═══ RECORD EXTRACTS

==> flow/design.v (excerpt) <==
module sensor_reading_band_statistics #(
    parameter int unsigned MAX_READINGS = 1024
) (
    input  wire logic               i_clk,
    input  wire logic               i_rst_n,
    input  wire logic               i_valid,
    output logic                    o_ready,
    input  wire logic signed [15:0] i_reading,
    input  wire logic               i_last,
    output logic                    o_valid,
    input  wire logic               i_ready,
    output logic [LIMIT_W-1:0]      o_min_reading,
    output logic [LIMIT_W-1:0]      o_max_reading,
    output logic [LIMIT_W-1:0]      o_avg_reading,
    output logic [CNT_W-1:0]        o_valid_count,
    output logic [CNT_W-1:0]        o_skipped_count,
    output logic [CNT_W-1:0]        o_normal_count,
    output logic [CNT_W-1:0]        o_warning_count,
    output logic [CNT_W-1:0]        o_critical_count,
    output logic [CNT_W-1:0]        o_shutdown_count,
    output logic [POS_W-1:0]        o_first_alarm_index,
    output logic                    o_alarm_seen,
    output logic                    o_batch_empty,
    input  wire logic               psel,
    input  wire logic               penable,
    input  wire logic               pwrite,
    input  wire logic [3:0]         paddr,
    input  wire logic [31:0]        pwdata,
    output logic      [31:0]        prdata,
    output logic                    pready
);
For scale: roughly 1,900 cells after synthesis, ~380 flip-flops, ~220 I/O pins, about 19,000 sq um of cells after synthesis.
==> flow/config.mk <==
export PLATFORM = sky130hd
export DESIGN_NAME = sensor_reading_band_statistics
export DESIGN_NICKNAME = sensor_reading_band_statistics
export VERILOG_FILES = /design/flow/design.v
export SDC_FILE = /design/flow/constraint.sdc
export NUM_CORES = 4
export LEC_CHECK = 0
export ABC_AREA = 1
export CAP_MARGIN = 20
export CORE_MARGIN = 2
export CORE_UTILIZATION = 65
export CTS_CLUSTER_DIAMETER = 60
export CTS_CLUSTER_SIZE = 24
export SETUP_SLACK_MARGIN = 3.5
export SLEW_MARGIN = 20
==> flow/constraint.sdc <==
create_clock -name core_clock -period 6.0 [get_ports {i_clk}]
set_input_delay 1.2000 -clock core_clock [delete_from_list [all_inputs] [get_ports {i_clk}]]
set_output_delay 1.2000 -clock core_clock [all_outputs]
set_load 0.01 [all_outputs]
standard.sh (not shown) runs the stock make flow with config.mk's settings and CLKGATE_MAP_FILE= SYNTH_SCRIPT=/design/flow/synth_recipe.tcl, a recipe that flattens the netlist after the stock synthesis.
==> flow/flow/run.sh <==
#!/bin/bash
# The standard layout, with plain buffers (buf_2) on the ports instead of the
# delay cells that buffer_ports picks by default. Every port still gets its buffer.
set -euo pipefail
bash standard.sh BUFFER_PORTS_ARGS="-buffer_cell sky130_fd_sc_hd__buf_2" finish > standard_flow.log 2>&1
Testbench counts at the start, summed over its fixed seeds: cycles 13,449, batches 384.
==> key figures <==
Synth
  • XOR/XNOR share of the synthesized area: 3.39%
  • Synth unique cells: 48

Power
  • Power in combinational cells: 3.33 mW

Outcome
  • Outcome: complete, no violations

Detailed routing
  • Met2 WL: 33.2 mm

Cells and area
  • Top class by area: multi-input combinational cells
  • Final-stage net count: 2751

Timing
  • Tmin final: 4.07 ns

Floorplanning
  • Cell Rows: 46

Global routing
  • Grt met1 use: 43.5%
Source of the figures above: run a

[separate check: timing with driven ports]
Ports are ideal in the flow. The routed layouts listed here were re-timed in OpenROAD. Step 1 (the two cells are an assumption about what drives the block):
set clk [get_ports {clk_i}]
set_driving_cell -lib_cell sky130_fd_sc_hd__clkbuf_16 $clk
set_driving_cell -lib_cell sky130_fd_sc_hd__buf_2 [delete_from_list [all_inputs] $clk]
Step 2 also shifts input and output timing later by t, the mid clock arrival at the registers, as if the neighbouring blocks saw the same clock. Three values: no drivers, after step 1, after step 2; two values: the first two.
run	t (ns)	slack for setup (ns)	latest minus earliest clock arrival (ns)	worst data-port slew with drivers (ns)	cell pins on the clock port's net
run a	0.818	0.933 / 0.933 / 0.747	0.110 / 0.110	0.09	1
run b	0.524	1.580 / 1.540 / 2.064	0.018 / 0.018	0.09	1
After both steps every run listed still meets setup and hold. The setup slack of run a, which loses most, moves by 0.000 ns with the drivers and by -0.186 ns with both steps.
From an optimization exercise on the open Yosys and OpenROAD flow, aimed at small area; shortcuts taken in it are not production practice. The RTL was checked by simulation tests, not by an equivalence proof against the original design. Power is estimated from default activity; no workload was simulated.

**flow/config.mk**
```make
export PLATFORM = sky130hd
export DESIGN_NAME = ruhman_led_multi
export DESIGN_NICKNAME = ruhman_led_multi
export VERILOG_FILES = /design/flow/design.v
export SDC_FILE = /design/flow/constraint.sdc
export NUM_CORES = 4
export LEC_CHECK = 0
export CAP_MARGIN = 20
export CORE_MARGIN = 2
export CORE_UTILIZATION = 40
export SLEW_MARGIN = 20
```
**flow/constraint.sdc**
```tcl
create_clock -name core_clock -period 10.0 [get_ports {clk}]
set_input_delay 2.0000 -clock core_clock [delete_from_list [all_inputs] [get_ports {clk}]]
set_output_delay 2.0000 -clock core_clock [all_outputs]
set_load 0.01 [all_outputs]
```
**flow/run.sh**
```bash
#!/bin/bash
# synth_recipe.tcl (not shown) runs the flow's synth.tcl, then flattens the netlist and writes it again
# the make line also repeats each setting of config.mk as NAME=value (left out here)
make -C /OpenROAD-flow-scripts/flow DESIGN_CONFIG=/design/flow/config.mk WORK_HOME=/design/flow/orfs CLKGATE_MAP_FILE= SYNTH_SCRIPT=/design/flow/synth_recipe.tcl finish
```
This is an optimization exercise on Yosys and OpenROAD, whose aim is small area, a short achievable clock period and few clock cycles per item, not a production implementation.
Where RTL was checked, it was by simulation tests only, not by an equivalence proof against the original.
No functional check of the RTL was part of run 2.

==> flow/design.v, too long to show whole: its modules and the start of the top module <==
// module hsl_fa: 10 lines
// module hsl_ha: 9 lines
// module hsl_to_rgb_converter: 3590 lines
module hsl_to_rgb_converter (
	input  logic clk,
	input  logic arst_n,
	input  logic hsl_valid,
	output logic hsl_stall,
	input  hsl_pkg::hsl_t hsl,
	output logic rgb_valid,
	input  logic rgb_stall,
	output hsl_pkg::rgb_t rgb
);
  // ...
==> flow/flow/run.sh <==
#!/bin/bash
# Layout flow: the standard flow (standard.sh) unchanged, except that the
# port buffers that global placement inserts are buf_2 cells rather than the
# default choice. Its full output goes to standard.log in this folder.
cp standard.sh standard_sh.txt.log
export BUFFER_PORTS_ARGS="-buffer_cell sky130_fd_sc_hd__buf_2"
bash standard.sh > standard.log 2>&1
==> flow/standard.sh <==
#!/bin/bash
# synth_recipe.tcl (not shown) runs the flow's synth.tcl, then flattens the netlist and writes it again
# the make line also repeats each setting of config.mk as NAME=value (left out here)
make -C /OpenROAD-flow-scripts/flow DESIGN_CONFIG=/design/flow/config.mk WORK_HOME=/design/flow/orfs CLKGATE_MAP_FILE= SYNTH_SCRIPT=/design/flow/synth_recipe.tcl "${@:-finish}"
==> flow/config.mk <==
export PLATFORM = sky130hd
export DESIGN_NAME = hsl_to_rgb_converter
export DESIGN_NICKNAME = hsl_to_rgb_converter
export VERILOG_FILES = /design/flow/design.v
export SDC_FILE = /design/flow/constraint.sdc
export NUM_CORES = 4
export LEC_CHECK = 0
export CAP_MARGIN = 20
export CORE_MARGIN = 2
export CORE_UTILIZATION = 40
export SETUP_SLACK_MARGIN = 3.0
export SLEW_MARGIN = 20
export SYNTH_HIERARCHICAL = 1
export SYNTH_MINIMUM_KEEP_SIZE = 0
==> flow/constraint.sdc <==
create_clock -name core_clock -period 7.0 [get_ports {clk}]
set_input_delay 1.4000 -clock core_clock [delete_from_list [all_inputs] [get_ports {clk}]]
set_output_delay 1.4000 -clock core_clock [all_outputs]
set_load 0.01 [all_outputs]
==> impl_metrics.toml, run 1 <==
[worst_setup_path]
r2r_cells = 12
required_ps = 7270
crit_type = "reg -> reg"
crit_path_end = "ro[17]"
r2r_start = "r3[13]"

[final_layout]
largest-register = "r3"
fin_util = 0.4488
multi_input_area_sq_um = 11020
bufAreaShareNonClock = 0.03697

[grt]
antenna_found_initial = 1
overflow = 0
top_usage_layer = "met2"
grtUsageMet1 = 0.2428

[clock_network]
cts.reportedPaths.clkPinSlew_ps = 80

[status]
status = "timing/DRC/antenna clean"

[detailed_routing]
wl_per_cell_microns = 18.18
met1Wirelength_mm = 17.56

[timing]
rsz0062_at_grt = "true"
fin_crit_ps = 3861

[placed_design]
port_buffers = 62

[logic_synthesis]
syn_avg_cell_area_sq_um = 11.20
async_flop_share = 0.02151

[floorplanning]
coreArea_sq_um = 42230
Testbench counts, summed over its fixed seeds: cycles 16,032, items 16,000.
This design comes from an exercise in tuning for small area, a short achievable clock period and few clock cycles per item on the open sky130 flow, not from production work. The RTL was checked by simulation tests, not by an equivalence proof against the original design. No activity file was given, so power comes from the tool's default toggle rates.

==> flow/design.v <==
package bffa_pkg;
  localparam int MAP_BITS  = 2048;
  localparam int WORD_BITS = 32;
  localparam int MAP_WORDS = MAP_BITS / WORD_BITS;
  localparam int ADDR_W    = $clog2(MAP_WORDS);
  localparam int BIT_W     = $clog2(WORD_BITS);
  localparam int FIELD_W   = 14;
  localparam int CODE_W    = 2;
  localparam logic [FIELD_W-1:0] COUNT_MAX = '1;
  localparam logic [FIELD_W-1:0] SIZE_MAX  = FIELD_W'(MAP_BITS);
  typedef enum logic [CODE_W-1:0] {
    CMD_ALLOC   = 2'd0,
    CMD_FREE    = 2'd1,
    CMD_PRELOAD = 2'd2,
    CMD_LOAD    = 2'd3
  } cmd_t;
  typedef enum logic [CODE_W-1:0] {
    STAT_OK    = 2'd0,
    STAT_FULL  = 2'd1,
    STAT_RANGE = 2'd2
  } status_t;
  typedef enum logic [1:0] {
    FSM_IDLE,
    FSM_SCAN,
    FSM_RMW,
    FSM_DONE
  } fsm_t;
  typedef struct packed {
    logic                 en;
    logic [ADDR_W-1:0]    addr;
    logic [WORD_BITS-1:0] data;
  } ram_wr_t;
endpackage
import bffa_pkg::*;
module bffa_ffz
(
  input  logic [WORD_BITS-1:0] word_i,
  output logic                 found,
  output logic [BIT_W-1:0]     bit_idx
);
  always_comb begin
    found   = 1'b0;
    bit_idx = '0;
    for (int i = WORD_BITS - 1; i >= 0; i--) begin
      if (!word_i[i]) begin
        found   = 1'b1;
        bit_idx = BIT_W'(i);
      end
    end
  end
endmodule
import bffa_pkg::*;
module bffa_ram
(
  input  logic                 clk,
  input  logic                 rst_n,
  input  logic                 wr_en,
  input  logic [ADDR_W-1:0]    wr_addr,
  input  logic [WORD_BITS-1:0] wr_data,
  input  logic [ADDR_W-1:0]    rd_addr,
  output logic [WORD_BITS-1:0] rd_data
);
  logic [WORD_BITS-1:0] mem [MAP_WORDS];
  logic [MAP_WORDS-1:0] valid_r;
  logic [WORD_BITS-1:0] rd_q_r;
  logic                 rd_vld_r;
  always_ff @(posedge clk) begin
    if (wr_en) begin
      mem[wr_addr] <= wr_data;
    end
    rd_q_r <= mem[rd_addr];
  end
  always_ff @(posedge clk) begin
    if (!rst_n) begin
      valid_r  <= '0;
      rd_vld_r <= 1'b0;
    end else begin
      if (wr_en) begin
        valid_r[wr_addr] <= 1'b1;
      end
      rd_vld_r <= valid_r[rd_addr];
    end
  end
  assign rd_data = rd_vld_r ? rd_q_r : '0;
endmodule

══════

- _TASK TO COMPLETE_
Your task is to copy each line of the data above that holds "arrival".

- _FINISHED TASK_
Step 2 also shifts input and output timing later by t, the mid clock arrival at the registers, as if the neighbouring blocks saw the same clock. Three values: no drivers, after step 1, after step 2; two values: the first two.
run	t (ns)	slack for setup (ns)	latest minus earliest clock arrival (ns)	worst data-port slew with drivers (ns)	cell pins on the clock port's net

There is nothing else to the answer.